===== Provided material =====

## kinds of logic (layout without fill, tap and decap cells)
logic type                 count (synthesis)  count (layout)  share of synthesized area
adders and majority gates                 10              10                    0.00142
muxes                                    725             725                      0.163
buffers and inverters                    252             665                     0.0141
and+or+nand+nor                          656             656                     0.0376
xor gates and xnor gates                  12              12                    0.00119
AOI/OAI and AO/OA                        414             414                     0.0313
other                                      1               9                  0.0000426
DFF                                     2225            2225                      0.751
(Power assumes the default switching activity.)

=====

**Exercise**: Which lines of the data contain "logic"? Copy them all.

**Solution to the problem**:
## kinds of logic (layout without fill, tap and decap cells)
logic type                 count (synthesis)  count (layout)  share of synthesized area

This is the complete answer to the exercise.